**What you have to do**
The records follow. Filter them to the lines that hold "Yosys".

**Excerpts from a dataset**

===== src/rtl/sram_arbiter_if.sv =====
// Bus bundle between the three SRAM masters, the arbiter and the SRAM controller.
// The slave modport is the arbiter's view; the master modport drives requests and target responses.
interface sram_arbiter_if #(
   parameter int AW = 18
);
   logic [3*AW-1:0] m_addr;
   logic [2:0]      m_rd;
   logic [2:0]      m_wr;
   logic [95:0]     m_wdata;
   logic [11:0]     m_be;
   logic [2:0]      m_wait;
   logic [31:0]     m_rddata;
   logic [2:0]      m_rdvalid;

   logic [AW-1:0]   t_addr;
   logic            t_rd;
   logic            t_wr;
   logic [31:0]     t_wdata;
   logic [3:0]      t_be;
   logic            t_wait;
   logic [31:0]     t_rddata;
   logic            t_rdvalid;

   modport slave (
      input  m_addr, m_rd, m_wr, m_wdata, m_be,
      input  t_wait, t_rddata, t_rdvalid,
      output m_wait, m_rddata, m_rdvalid,
      output t_addr, t_rd, t_wr, t_wdata, t_be
   );

   modport master (
      output m_addr, m_rd, m_wr, m_wdata, m_be,
      output t_wait, t_rddata, t_rdvalid,
      input  m_wait, m_rddata, m_rdvalid,
      input  t_addr, t_rd, t_wr, t_wdata, t_be
   );
endinterface


===== src/rtl/sram_arbiter.sv =====
// Three-master SRAM port arbiter: m0 (VGA) priority with starvation relief, m1/m2 round-robin,
// and an in-order tag FIFO that steers read returns back to the issuing master.
module sram_arbiter #(
   parameter int AW         = 18,
   parameter int TAG_DEPTH  = 4,
   parameter int STARVE_MAX = 8
) (
   input  logic          clock,
   input  logic          rst,
   sram_arbiter_if.slave bus,
   output logic          err_orphan
);

   localparam int PW = (TAG_DEPTH > 1) ? $clog2(TAG_DEPTH) : 1;
   localparam int SW = $clog2(STARVE_MAX + 1);
   localparam logic [SW-1:0] STARVE_LIM = SW'(STARVE_MAX);
   localparam logic [PW:0]   FULL_CNT   = (PW + 1)'(TAG_DEPTH);

   logic [2:0]    req;
   logic [2:0]    rd_eff;
   logic [2:0]    rd_block;
   logic [2:0]    grant;
   logic [1:0]    gidx;
   logic          g_rd;
   logic          g_wr;
   logic          g_block;
   logic          accept;
   logic          push;
   logic          pop;
   logic          full;
   logic          empty;
   logic [1:0]    head;

   logic [1:0]    tag_mem [TAG_DEPTH];
   logic [PW-1:0] wr_ptr;
   logic [PW-1:0] rd_ptr;
   logic [PW:0]   count;
   logic [SW-1:0] starve_cnt;
   logic          rr_m2;

   assign req    = bus.m_rd | bus.m_wr;
   // A simultaneous read+write is treated as a write, so it never needs a tag.
   assign rd_eff = bus.m_rd & ~bus.m_wr;
   assign full   = (count == FULL_CNT);
   assign empty  = (count == '0);
   assign rd_block = rd_eff & {3{full & ~bus.t_rdvalid}};

   always_comb begin
      grant = 3'b000;
      if (req[0] && (starve_cnt < STARVE_LIM))
         grant = 3'b001;
      else if (!rr_m2 && req[1])
         grant = 3'b010;
      else if (rr_m2 && req[2])
         grant = 3'b100;
      else if (req[1])
         grant = 3'b010;
      else if (req[2])
         grant = 3'b100;
      else if (req[0])
         grant = 3'b001;
   end

   always_comb begin
      gidx = 2'd0;
      if (grant[1])
         gidx = 2'd1;
      else if (grant[2])
         gidx = 2'd2;
   end

   always_comb begin
      bus.t_addr  = bus.m_addr[0 +: AW];
      bus.t_wdata = bus.m_wdata[0 +: 32];
      bus.t_be    = bus.m_be[0 +: 4];
      case (gidx)
         2'd1: begin
            bus.t_addr  = bus.m_addr[AW +: AW];
            bus.t_wdata = bus.m_wdata[32 +: 32];
            bus.t_be    = bus.m_be[4 +: 4];
         end
         2'd2: begin
            bus.t_addr  = bus.m_addr[2*AW +: AW];
            bus.t_wdata = bus.m_wdata[64 +: 32];
            bus.t_be    = bus.m_be[8 +: 4];
         end
         default: ;
      endcase
   end

   assign g_rd    = |(grant & rd_eff);
   assign g_wr    = |(grant & bus.m_wr);
   assign g_block = |(grant & rd_block);

   assign bus.t_rd = g_rd & ~g_block & ~rst;
   assign bus.t_wr = g_wr & ~rst;
   assign accept   = (bus.t_rd | bus.t_wr) & ~bus.t_wait;
   assign push     = bus.t_rd & ~bus.t_wait;
   assign pop      = bus.t_rdvalid & ~empty & ~rst;

   assign bus.m_wait = rst ? req : (req & ~(grant & {3{~bus.t_wait}} & ~rd_block));

   assign head          = tag_mem[rd_ptr];
   assign bus.m_rddata  = bus.t_rddata;
   assign bus.m_rdvalid = (3'b001 << head) & {3{pop}};

   always_ff @(posedge clock) begin
      if (rst) begin
         wr_ptr     <= '0;
         rd_ptr     <= '0;
         count      <= '0;
         starve_cnt <= '0;
         rr_m2      <= 1'b0;
         err_orphan <= 1'b0;
      end else begin
         if (push) begin
            tag_mem[wr_ptr] <= gidx;
            wr_ptr          <= wr_ptr + 1'b1;
         end
         if (pop)
            rd_ptr <= rd_ptr + 1'b1;
         case ({push, pop})
            2'b10:   count <= count + 1'b1;
            2'b01:   count <= count - 1'b1;
            default: ;
         endcase

         if (bus.t_rdvalid && empty)
            err_orphan <= 1'b1;

         // Starvation count only matters while m1/m2 are actually waiting.
         if (!(req[1] || req[2])) begin
            starve_cnt <= '0;
         end else if (accept) begin
            if (grant[0]) begin
               if (starve_cnt != STARVE_LIM)
                  starve_cnt <= starve_cnt + 1'b1;
            end else begin
               starve_cnt <= '0;
               rr_m2      <= grant[1];
            end
         end
      end
   end

endmodule

===== src/flat_wrapper.sv =====
// flat-port wrapper written by rule: the top's interface ports become plain ports
module sram_arbiter_flat 
#(
   parameter int AW         = 18,
   parameter int TAG_DEPTH  = 4,
   parameter int STARVE_MAX = 8
)
  (clock, rst, err_orphan, bus_m_addr, bus_m_rd, bus_m_wr, bus_m_wdata, bus_m_be, bus_t_wait, bus_t_rddata, bus_t_rdvalid, bus_m_wait, bus_m_rddata, bus_m_rdvalid, bus_t_addr, bus_t_rd, bus_t_wr, bus_t_wdata, bus_t_be);
  sram_arbiter_if #(.AW(AW)) bus_i ();
  input  logic clock;
  input  logic rst;
  output logic err_orphan;
  input wire logic [$bits(bus_i.m_addr)-1:0] bus_m_addr;
  input wire logic [$bits(bus_i.m_rd)-1:0] bus_m_rd;
  input wire logic [$bits(bus_i.m_wr)-1:0] bus_m_wr;
  input wire logic [$bits(bus_i.m_wdata)-1:0] bus_m_wdata;
  input wire logic [$bits(bus_i.m_be)-1:0] bus_m_be;
  input wire logic [$bits(bus_i.t_wait)-1:0] bus_t_wait;
  input wire logic [$bits(bus_i.t_rddata)-1:0] bus_t_rddata;
  input wire logic [$bits(bus_i.t_rdvalid)-1:0] bus_t_rdvalid;
  output wire logic [$bits(bus_i.m_wait)-1:0] bus_m_wait;
  output wire logic [$bits(bus_i.m_rddata)-1:0] bus_m_rddata;
  output wire logic [$bits(bus_i.m_rdvalid)-1:0] bus_m_rdvalid;
  output wire logic [$bits(bus_i.t_addr)-1:0] bus_t_addr;
  output wire logic [$bits(bus_i.t_rd)-1:0] bus_t_rd;
  output wire logic [$bits(bus_i.t_wr)-1:0] bus_t_wr;
  output wire logic [$bits(bus_i.t_wdata)-1:0] bus_t_wdata;
  output wire logic [$bits(bus_i.t_be)-1:0] bus_t_be;
  assign bus_i.m_addr = bus_m_addr;
  assign bus_i.m_rd = bus_m_rd;
  assign bus_i.m_wr = bus_m_wr;
  assign bus_i.m_wdata = bus_m_wdata;
  assign bus_i.m_be = bus_m_be;
  assign bus_i.t_wait = bus_t_wait;
  assign bus_i.t_rddata = bus_t_rddata;
  assign bus_i.t_rdvalid = bus_t_rdvalid;
  assign bus_m_wait = bus_i.m_wait;
  assign bus_m_rddata = bus_i.m_rddata;
  assign bus_m_rdvalid = bus_i.m_rdvalid;
  assign bus_t_addr = bus_i.t_addr;
  assign bus_t_rd = bus_i.t_rd;
  assign bus_t_wr = bus_i.t_wr;
  assign bus_t_wdata = bus_i.t_wdata;
  assign bus_t_be = bus_i.t_be;
  sram_arbiter #(.AW(AW), .TAG_DEPTH(TAG_DEPTH), .STARVE_MAX(STARVE_MAX)) u_core (.clock(clock), .rst(rst), .bus(bus_i), .err_orphan(err_orphan));
endmodule

===== config.mk =====
export PLATFORM = sky130hd
export DESIGN_NAME = sram_arbiter_flat
export DESIGN_NICKNAME = d
export VERILOG_FILES = /design/src/rtl/sram_arbiter_if.sv /design/src/rtl/sram_arbiter.sv /design/src/flat_wrapper.sv
export SDC_FILE = /design/constraint.sdc
export NUM_CORES = 1
export LEC_CHECK = 0
export BUFFER_PORTS_ARGS = -buffer_cell sky130_fd_sc_hd__clkbuf_2
export CAP_MARGIN = 20
export CORE_AREA = 3 3 115 117
export DETAILED_ROUTE_END_ITERATION = 7
export DIE_AREA = 0 0 118 120
export SETUP_SLACK_MARGIN = 0.5
export SLEW_MARGIN = 15
export SYNTH_ARGS = -nofsm -noshare
export SYNTH_HDL_FRONTEND = slang
export SYNTH_SLANG_ARGS = --single-unit

===== constraint.sdc =====
create_clock -name clock -period 2.7 [get_ports clock]
set_clock_uncertainty 0.2 [all_clocks]
set_input_delay 0.405 -clock clock [delete_from_list [all_inputs] [get_ports clock]]
set_output_delay 0.405 -clock clock [all_outputs]
set_load 0.1 [all_outputs]

==> results list <==
* Status: complete, no violations
- The HPWL after detailed placement is between 9 and 10 mm.
- Summing the sequential cell areas from Yosys gives a little over a fifth of the chip area.
* Hold wc startpoint: bus_t_rdvalid
- Hold Path Cell Cnt: 3
- Cells with a size suffix above 1 make up between 80% and 90% of the layout.
* Most area-hungry cell type in the Yosys netlist: sky130_fd_sc_hd__nand2_1
- In this run the register-to-register setup slack is around 0.2 ns.
* Netlist cell types: 51
- Detailed routing placed a total of 1.15 mm of wire on met3.
- Worst setup SP type: primary input
* Signal arrival time at the worst endpoint: around 2.6 ns
- After detailed routing, the average wire length per cell comes to ~20 um.
- Max-Cap Viols: 0
- In this run the power density over the cells is around 370 nW/um2.
- Total power for the finished layout comes to between 2 and 3 mW.
* Global placer's final weighted congestion: about 0.83
* Req. time, crit path: between 2 and 3 ns
- Setup violations remaining at the end of the flow were counted as 0.
- Layout net count: between 800 and 900
- Using the TritonRoute via totals, the vias-per-cell ratio works out to slightly below 5.
- Most frequently used flop master after synthesis: sky130_fd_sc_hd__dfxtp_1
- Global routing finished with a remaining overflow of 0.
- Transition time at the pin with the least slew margin: between 0.5 and 0.6 ns
* Initial antenna violation count: 0
* Post-Route Hold Slack: between 0.2 and 0.25 ns
- Derived from the worst setup path, the maximum achievable clock frequency is between 0.3 and 0.4 GHz.
* Y dimension of the die: 120 um
- Counting the buffers created by CTS gives 3.
* Max transition margin: ~64%
* Mapped cell area: about 2500 um2
- Counting the fill cells in the layout gives approximately 1,100.
- The routed design uses between 7 and 8 mm of met2 wire.
* Sequential Area: 551 um2
* Placed Instances: ~730
* First-pass DRT Iterations: 4
- Post-Route M1 WL: between 5 and 6 mm
- For this run, the slowest stage of the critical path takes ~0.43 ns.
* Area of the core: 12,500 um2
- Ranking of synthesized cells by instance count: sky130_fd_sc_hd__nand2_1 (114), sky130_fd_sc_hd__a22oi_1 (54), sky130_fd_sc_hd__buf_4 (33), sky130_fd_sc_hd__clkbuf_1 (20), sky130_fd_sc_hd__nor2_1 (16)
* Number of max-slew violations in the final report: 0
* Clock latency on the worst-skew pair: roughly 0.25 ns
- The average instance in the mapped netlist occupies between 7 and 8 um2.
- Total of flip-flops plus latches after synthesis: 23
- Entering global routing, the biggest net connects 30 pins.
- CTS placed an instance of sky130_fd_sc_hd__clkbuf_16 at the clock tree root.
- The number of nets handed over by synthesis was between 500 and 600.
* Most common cell type on the critical path: sky130_fd_sc_hd__inv_2
- Measured along the x axis, the die boundary spans about 120 um.
* Start of the worst register-to-register path: u_core.rr_m2$_SDFFE_PP0P_
- In this run the number of H-tree levels came out at 1.
- Class of the most critical hold timing path: in2reg
* Die footprint: roughly 14,000 um2
- The final critical path takes up 95.4% of the cycle.
- Cell leakage power: about 3.1 nW
- Number of I/O pins: about 300
- Diodes inserted: 0
- Area growth, synth to finish: 179%
- The final layout contains routed wiring with a total length of around 15 mm.
- Traced cell by cell, the critical path runs through clkbuf_16, buf_6, o41ai_4, a32oi_2, a2111oi_4, inv_2, ha_4, inv_2, fa_2, xor2_1, or3_1, a21oi_2.
* Cell at the slowest stage of the critical path: sky130_fd_sc_hd__a2111oi_4
- Sum of negative setup slack: 0 ns
- The worst hold path terminates at u_core.err_orphan$_SDFFE_PP0P_.
* R2r endpoint: u_core.count[2]$_SDFFE_PP0P_
- The tree built by TritonCTS fans out to 23 sinks.
- The smallest clock period supported by the final layout is computed as 2.58 ns.
- The Yosys step of the flow raised 0 warnings.
- Signal routing reaches up to met4.
- Critical path class: in2reg
* Clock tree from TritonCTS: done
- Counting both buffers and inverters, the worst setup path holds a total of 4.
- For this run, asynchronously set or reset flops after synthesis account for 0%.
- Residual DRC: 0
* Area occupied by multi-input gates: 2870 um2
- Count of flip-flops with a built-in enable after synthesis: 8
- The top cell type by area accounts for about 17% of the synthesized area.
- Synthesized instance count: around 350
- Largest delay share family, worst path: compound AO/OA/AOI/OAI gates
* Final hold violation count: 0
* Wire length of the first global-routing pass: around 22 mm
- Post-Layout Cell Count: just under 800
- Setup repair after global routing could not meet its margin everywhere.
- Most common cell in the netlist: sky130_fd_sc_hd__nand2_1
- Clock slew seen by the registers of the worst setup and hold paths: about 0.060 ns
- The worst register-to-register path has a depth of 10.
* FP Rows: between 40 and 50
* Starting density of the core: between 20% and 30%
- Final core utilization: between 50% and 60%
- Iteration-0 DRC Markers: 142
- IO Port Bufs: around 230
- Largest cells by area after synthesis: sky130_fd_sc_hd__nand2_1 (17%), sky130_fd_sc_hd__a22oi_1 (16%), sky130_fd_sc_hd__dfxtp_1 (12%)
- Overall via count from detail_route: 3,734
* Vias in the first global route: around 4,000
- Maximum fanout encountered on the critical timing path: 5
* Global Route Usage Sum: 20.0%
- CTS max path bufs: 2
- Largest voltage drop on the vdd net: about 210 uV
* Setup crit end kind: register
* Post-route ant nets: 0
## worst min-delay path: stages
cell and delay (ns):
sky130_fd_sc_hd__clkbuf_2 0.12, sky130_fd_sc_hd__a21oi_1 0.07, sky130_fd_sc_hd__nor2_1 0.07
## registers in the layout, indices dropped and copies added (netlist names), named ones only
register / count
u_core.count: 3
u_core.wr_ptr: 2
u_core.rd_ptr: 2
u_core.starve_cnt: 4
u_core.tag_mem: 8
u_core.rr_m2: 1
u_core.err_orphan: 1
## per-layer routing
layer / track usage (%) / vias to the layer above
met5: 0 / -
met4: 5.05 / 0
met3: 5.33 / 39
met2: 35.4 / 199
met1: 24.0 / 1770
li1: - / 1726
## layout by cell type (no fill, tap or decap), types with 8 or more instances in the layout
master                     instances
sky130_fd_sc_hd__clkbuf_2        168
sky130_fd_sc_hd__nand2_4          97
sky130_fd_sc_hd__buf_12           72
sky130_fd_sc_hd__a22oi_2          53
sky130_fd_sc_hd__buf_4            26
sky130_fd_sc_hd__buf_6            19
sky130_fd_sc_hd__buf_16           16
sky130_fd_sc_hd__nor2_1           11
sky130_fd_sc_hd__dfxtp_1           9
sky130_fd_sc_hd__edfxtp_1          8
## final cells by class
cell class | instances | area share (%)
clock buffers | 3 | 1.08
clock inverters | 1 | 0.0718
inverters | 8 | 0.431
multi-input cells | 264 | 41.2
flip-flops and latches | 23 | 7.90
well taps | 172 | 3.09
repair buffers | 305 | 46.2
## report_power, final
part           leakage, nW  total [mW]  internal (mW)  switching [mW]
Clock               0.0409       0.315          0.199           0.116
Sequential           0.200       0.375          0.366         0.00907
Combinational         2.85        1.88          0.746            1.13
Total                 3.09        2.57           1.31            1.26
## metrics by stage
step | worst slack, ns | instance area (um2)
floorplan | -0.0454 | 3480
global placement | -0.0408 | 5530
detailed placement | -0.121 | 5530
CTS | 0.122 | 6730
global route | 0.0346 | 6970
finish | 0.124 | 6970
## cell families after synthesis
kind of cell	after synthesis	share of synthesized area (%)
compound gates	90	28.5
xor+xnor	5	1.75
fa+ha+maj	8	4.30
buf+inv	62	14.3
flops	23	21.6
mux	3	2.20
simple gates	158	27.3
## how the worst max path moves through the flow
| stage | start | to | slack, ns | cells past startpoint |
|---|---|---|---|---|
| after floorplan | bus_m_wr[1] | u_core.count[2]$_SDFFE_PP0P_ | -0.05 | 11 |
| final | bus_m_wr[1] | u_core.count[2]$_SDFFE_PP0P_ | 0.12 | 12 |
| after CTS | bus_m_wr[1] | bus_t_addr[7] | 0.12 | 12 |
| after global routing | bus_m_wr[1] | u_core.count[2]$_SDFFE_PP0P_ | 0.03 | 12 |
| after detailed placement | bus_m_wr[2] | u_core.count[2]$_SDFFE_PP0P_ | -0.12 | 11 |
| after global placement | bus_m_wr[2] | u_core.count[2]$_SDFFE_PP0P_ | -0.04 | 11 |
## what timing repair did
action                     4_1_cts  5_1_grt
gates cloned                    14        2
setup endpoints to repair       73       68
resized for setup              132       43
setup buffers                   25        5
pin swaps                       51       28
hold buffers                     0        0
No activity file was read; power rests on OpenSTA's default activity.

**Exercise result**
- Summing the sequential cell areas from Yosys gives a little over a fifth of the chip area.
* Most area-hungry cell type in the Yosys netlist: sky130_fd_sc_hd__nand2_1
- The Yosys step of the flow raised 0 warnings.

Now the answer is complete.